*Podría decir que lo sé, que lo tengo claro. Y que todos estos años que llevo a cuestas no son más que la confirmación de que los días no pasan en vano. También podría sentirme importante por el montón de horas que me han ajado las manos, y orgullosa de las arrugas que aún no tengo pero ya llegan. Y afirmar, decididamente y sin miedo a los juicios de valor propios o ajenos, que soy mejor, más inteligente, más guapa. Pero eso ya lo sabemos, pequeña. Sin cargas semánticas de por medio, siéntese y aprenda.
* Dos veces al año, una cuando hace mucho calor y otra cuando hace mucho frío, recuerdo que you are no longer here. Cocino un pan de centeno y otro de avena, corto el queso y me siento a roer el silencio que irremediablemente llena el vacío de tu voz. No lo evito aunque duele: también hay buenos recuerdos.

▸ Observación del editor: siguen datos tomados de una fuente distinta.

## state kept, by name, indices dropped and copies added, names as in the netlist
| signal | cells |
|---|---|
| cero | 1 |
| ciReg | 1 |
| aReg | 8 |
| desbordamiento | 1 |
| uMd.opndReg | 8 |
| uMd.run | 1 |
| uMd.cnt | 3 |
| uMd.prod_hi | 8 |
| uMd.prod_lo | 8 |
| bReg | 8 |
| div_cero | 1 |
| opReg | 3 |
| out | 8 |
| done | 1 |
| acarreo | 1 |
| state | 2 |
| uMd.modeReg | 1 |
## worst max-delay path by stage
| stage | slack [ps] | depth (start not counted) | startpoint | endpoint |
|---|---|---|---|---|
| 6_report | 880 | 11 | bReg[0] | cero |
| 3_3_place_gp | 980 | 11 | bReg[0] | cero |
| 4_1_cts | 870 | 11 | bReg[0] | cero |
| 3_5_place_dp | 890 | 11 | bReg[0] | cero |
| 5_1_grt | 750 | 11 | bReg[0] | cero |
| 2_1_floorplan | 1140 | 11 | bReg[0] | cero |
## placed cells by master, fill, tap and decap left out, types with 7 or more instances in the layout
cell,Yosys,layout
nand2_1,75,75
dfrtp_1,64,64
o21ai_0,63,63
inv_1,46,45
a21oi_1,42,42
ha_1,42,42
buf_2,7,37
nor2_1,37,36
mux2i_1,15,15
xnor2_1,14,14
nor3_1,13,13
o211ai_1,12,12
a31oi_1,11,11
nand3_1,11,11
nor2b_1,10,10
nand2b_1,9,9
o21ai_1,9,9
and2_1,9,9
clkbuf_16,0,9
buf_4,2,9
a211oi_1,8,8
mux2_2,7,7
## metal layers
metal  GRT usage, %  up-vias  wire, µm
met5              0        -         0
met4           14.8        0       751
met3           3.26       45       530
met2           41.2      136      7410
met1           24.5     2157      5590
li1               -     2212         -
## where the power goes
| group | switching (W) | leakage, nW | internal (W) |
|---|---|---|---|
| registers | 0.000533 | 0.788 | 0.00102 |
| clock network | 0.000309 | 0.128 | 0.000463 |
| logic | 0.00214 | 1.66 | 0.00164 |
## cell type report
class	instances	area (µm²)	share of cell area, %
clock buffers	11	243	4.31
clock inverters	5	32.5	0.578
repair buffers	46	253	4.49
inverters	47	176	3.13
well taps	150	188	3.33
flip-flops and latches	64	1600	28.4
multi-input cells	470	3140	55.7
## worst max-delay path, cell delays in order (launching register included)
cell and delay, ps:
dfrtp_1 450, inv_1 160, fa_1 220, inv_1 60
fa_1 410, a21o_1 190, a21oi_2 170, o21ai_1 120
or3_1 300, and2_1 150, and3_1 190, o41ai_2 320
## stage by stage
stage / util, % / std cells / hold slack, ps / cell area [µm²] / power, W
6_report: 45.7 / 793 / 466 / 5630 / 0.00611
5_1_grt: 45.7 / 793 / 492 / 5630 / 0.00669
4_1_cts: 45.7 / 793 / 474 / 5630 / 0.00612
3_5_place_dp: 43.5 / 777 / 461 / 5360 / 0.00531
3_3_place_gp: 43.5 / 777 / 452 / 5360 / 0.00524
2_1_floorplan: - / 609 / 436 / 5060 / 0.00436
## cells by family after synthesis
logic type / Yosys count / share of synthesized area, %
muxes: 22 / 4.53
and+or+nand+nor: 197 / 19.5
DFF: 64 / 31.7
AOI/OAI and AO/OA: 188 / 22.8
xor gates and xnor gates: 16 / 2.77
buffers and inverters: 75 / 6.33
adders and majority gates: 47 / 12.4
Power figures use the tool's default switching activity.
`src/rtl/qpimem_arb_pkg.sv`:
```
// Shared types and widths for the QPI memory arbiter.
package qpimem_arb_pkg;

  localparam int unsigned ADDR_W = 24;
  localparam int unsigned DATA_W = 32;

  typedef enum logic [1:0] {
    ST_IDLE   = 2'd0,
    ST_ACTIVE = 2'd1,
    ST_DRAIN  = 2'd2
  } arb_state_e;

  // Request payload presented to the memory controller.
  typedef struct packed {
    logic              do_read;
    logic              do_write;
    logic [ADDR_W-1:0] addr;
    logic [DATA_W-1:0] wdata;
  } qpi_req_t;

endpackage

```
`src/rtl/qpimem_arb_rr.sv`:
```
// Combinational pointer-based picker: first requester after last_grant.
// QPIMEM_ARB_PRIO0_EN: master 0 wins whenever it requests.
module qpimem_arb_rr
  import qpimem_arb_pkg::*;
#(
  parameter  int unsigned MASTERS = 3,
  localparam int unsigned IDX_W   = $clog2(MASTERS)
) (
  input  logic [MASTERS-1:0] req_i,
  input  logic [IDX_W-1:0]   last_grant_i,
  output logic [IDX_W-1:0]   grant_o,
  output logic               valid_o
);

  logic [IDX_W-1:0] cand;

  // Scan from last_grant+1 with wrap; first requester wins.
  always_comb begin
    grant_o = '0;
    valid_o = 1'b0;
    cand    = '0;
    for (int unsigned k = 1; k <= MASTERS; k++) begin
      cand = IDX_W'((32'(last_grant_i) + k) % MASTERS);
      if (!valid_o && req_i[cand]) begin
        grant_o = cand;
        valid_o = 1'b1;
      end
    end
`ifdef QPIMEM_ARB_PRIO0_EN
    if (req_i[0]) begin
      grant_o = '0;
      valid_o = 1'b1;
    end
`endif
  end

endmodule

```
`src/rtl/qpimem_arbiter.sv`:
```
// Shares one QPI memory controller between MASTERS requesters.
// Round-robin by default; QPIMEM_ARB_PRIO0_EN gives master 0 absolute priority.
module qpimem_arbiter
  import qpimem_arb_pkg::*;
#(
  parameter int unsigned MASTERS = 3
) (
  input  logic                      clk,
  input  logic                      rst,
  input  logic [MASTERS-1:0]        m_do_read,
  input  logic [MASTERS-1:0]        m_do_write,
  input  logic [MASTERS*ADDR_W-1:0] m_addr,
  input  logic [MASTERS*DATA_W-1:0] m_wdata,
  output logic [MASTERS*DATA_W-1:0] m_rdata,
  output logic [MASTERS-1:0]        m_next_byte,
  output logic [MASTERS-1:0]        m_is_idle,
  output logic                      qpi_do_read,
  output logic                      qpi_do_write,
  output logic [ADDR_W-1:0]         qpi_addr,
  output logic [DATA_W-1:0]         qpi_wdata,
  input  logic [DATA_W-1:0]         qpi_rdata,
  input  logic                      qpi_next_byte,
  input  logic                      qpi_is_idle
);

  localparam int unsigned IDX_W = $clog2(MASTERS);

  arb_state_e       state_q, state_d;
  logic [IDX_W-1:0] grant_q, grant_d;
  logic [IDX_W-1:0] last_q, last_d;
  logic [IDX_W-1:0] pick;
  logic             pick_valid;
  qpi_req_t         sel;

  qpimem_arb_rr #(
    .MASTERS(MASTERS)
  ) u_rr (
    .req_i       (m_do_read | m_do_write),
    .last_grant_i(last_q),
    .grant_o     (pick),
    .valid_o     (pick_valid)
  );

  // Granted master's request payload.
  always_comb begin
    sel = '0;
    for (int unsigned i = 0; i < MASTERS; i++) begin
      if (grant_q == IDX_W'(i)) begin
        sel.do_read  = m_do_read[i];
        sel.do_write = m_do_write[i];
        sel.addr     = m_addr[i*ADDR_W +: ADDR_W];
        sel.wdata    = m_wdata[i*DATA_W +: DATA_W];
      end
    end
  end

  // State, grant and round-robin pointer registers.
  always_ff @(posedge clk) begin
    if (rst) begin
      state_q <= ST_IDLE;
      grant_q <= '0;
      last_q  <= IDX_W'(MASTERS - 1);
    end else begin
      state_q <= state_d;
      grant_q <= grant_d;
      last_q  <= last_d;
    end
  end

  // Next-state and muxing; reset kills outstanding memory requests immediately.
  always_comb begin
    state_d      = state_q;
    grant_d      = grant_q;
    last_d       = last_q;
    qpi_do_read  = 1'b0;
    qpi_do_write = 1'b0;
    qpi_addr     = '0;
    qpi_wdata    = '0;
    m_next_byte  = '0;
    m_is_idle    = '0;
    m_rdata      = {MASTERS{qpi_rdata}};

    unique case (state_q)
      ST_IDLE: begin
        m_is_idle = {MASTERS{qpi_is_idle}};
        if (qpi_is_idle && pick_valid) begin
          grant_d = pick;
          last_d  = pick;
          state_d = ST_ACTIVE;
        end
      end
      ST_ACTIVE: begin
        qpi_do_read           = sel.do_read;
        qpi_do_write          = sel.do_write;
        qpi_addr              = sel.addr;
        qpi_wdata             = sel.wdata;
        m_next_byte[grant_q]  = qpi_next_byte;
        m_is_idle[grant_q]    = qpi_is_idle;
        if (!sel.do_read && !sel.do_write) begin
          state_d = ST_DRAIN;
        end
      end
      ST_DRAIN: begin
        qpi_addr              = sel.addr;
        qpi_wdata             = sel.wdata;
        m_next_byte[grant_q]  = qpi_next_byte;
        m_is_idle[grant_q]    = qpi_is_idle;
        if (qpi_is_idle) begin
          state_d = ST_IDLE;
        end
      end
      default: state_d = ST_IDLE;
    endcase

    if (rst) begin
      qpi_do_read  = 1'b0;
      qpi_do_write = 1'b0;
      qpi_addr     = '0;
      qpi_wdata    = '0;
      m_next_byte  = '0;
    end
  end

endmodule

```
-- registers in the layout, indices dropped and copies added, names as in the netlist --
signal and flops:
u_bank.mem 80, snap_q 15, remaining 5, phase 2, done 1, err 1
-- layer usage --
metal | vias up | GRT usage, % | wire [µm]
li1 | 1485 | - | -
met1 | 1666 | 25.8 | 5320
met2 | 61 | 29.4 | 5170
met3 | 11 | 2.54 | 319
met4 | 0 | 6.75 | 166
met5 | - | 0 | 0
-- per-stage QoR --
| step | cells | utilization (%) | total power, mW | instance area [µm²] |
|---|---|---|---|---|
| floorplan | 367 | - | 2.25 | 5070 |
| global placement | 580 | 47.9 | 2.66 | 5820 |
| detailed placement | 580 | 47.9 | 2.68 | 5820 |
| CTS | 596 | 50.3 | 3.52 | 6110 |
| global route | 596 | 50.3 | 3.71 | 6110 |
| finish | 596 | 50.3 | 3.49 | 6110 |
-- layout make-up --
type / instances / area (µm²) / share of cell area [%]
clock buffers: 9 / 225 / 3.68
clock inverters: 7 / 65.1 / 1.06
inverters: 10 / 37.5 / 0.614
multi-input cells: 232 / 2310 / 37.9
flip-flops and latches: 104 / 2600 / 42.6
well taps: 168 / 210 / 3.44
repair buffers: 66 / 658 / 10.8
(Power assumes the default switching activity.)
### src/rtl/slc3_arb_pkg.sv
// Shared types and constants for the SLC-3 SRAM arbiter.
package slc3_arb_pkg;

   typedef enum logic [1:0] {IDLE, ACCESS, DONE} arb_state_t;

   localparam logic OWNER_CPU = 1'b0;
   localparam logic OWNER_DMA = 1'b1;

endpackage

### src/rtl/arb_rr2.sv
// Two-requester round-robin picker; the last-owner history is held by the caller.
module arb_rr2
   import slc3_arb_pkg::*;
(
   input  logic [1:0] req,
   input  logic       last_owner,
   output logic       grant_valid,
   output logic       grant_id
);

   always_comb begin
      grant_valid = |req;
      grant_id    = OWNER_CPU;
      // On a tie the requester that did not go last wins, so neither side starves.
      if (req == 2'b11)
         grant_id = ~last_owner;
      else if (req[OWNER_DMA])
         grant_id = OWNER_DMA;
   end

endmodule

* También me siento a burlarme de las mujeres que se sienten ajenas a sentimientos prosaicos como la envidia o los celos: esas son las que peor disimulan la sordidez del espíritu humano. Todas hacemos dieta, todas nos vemos en el espejo, a todas nos preocupa lo que dirán, en la intimidad de su habitación, nuestro ex y su nueva novia, y en el fondo, aunque no lo reconozcamos nunca, deseamos ser el punto velar de su conversación, irrumpir obscenamente en los recuerdos de él. Estar ahí para ver la reacción de ella cuando él, por pura equivocación, la llame por nuestro nombre.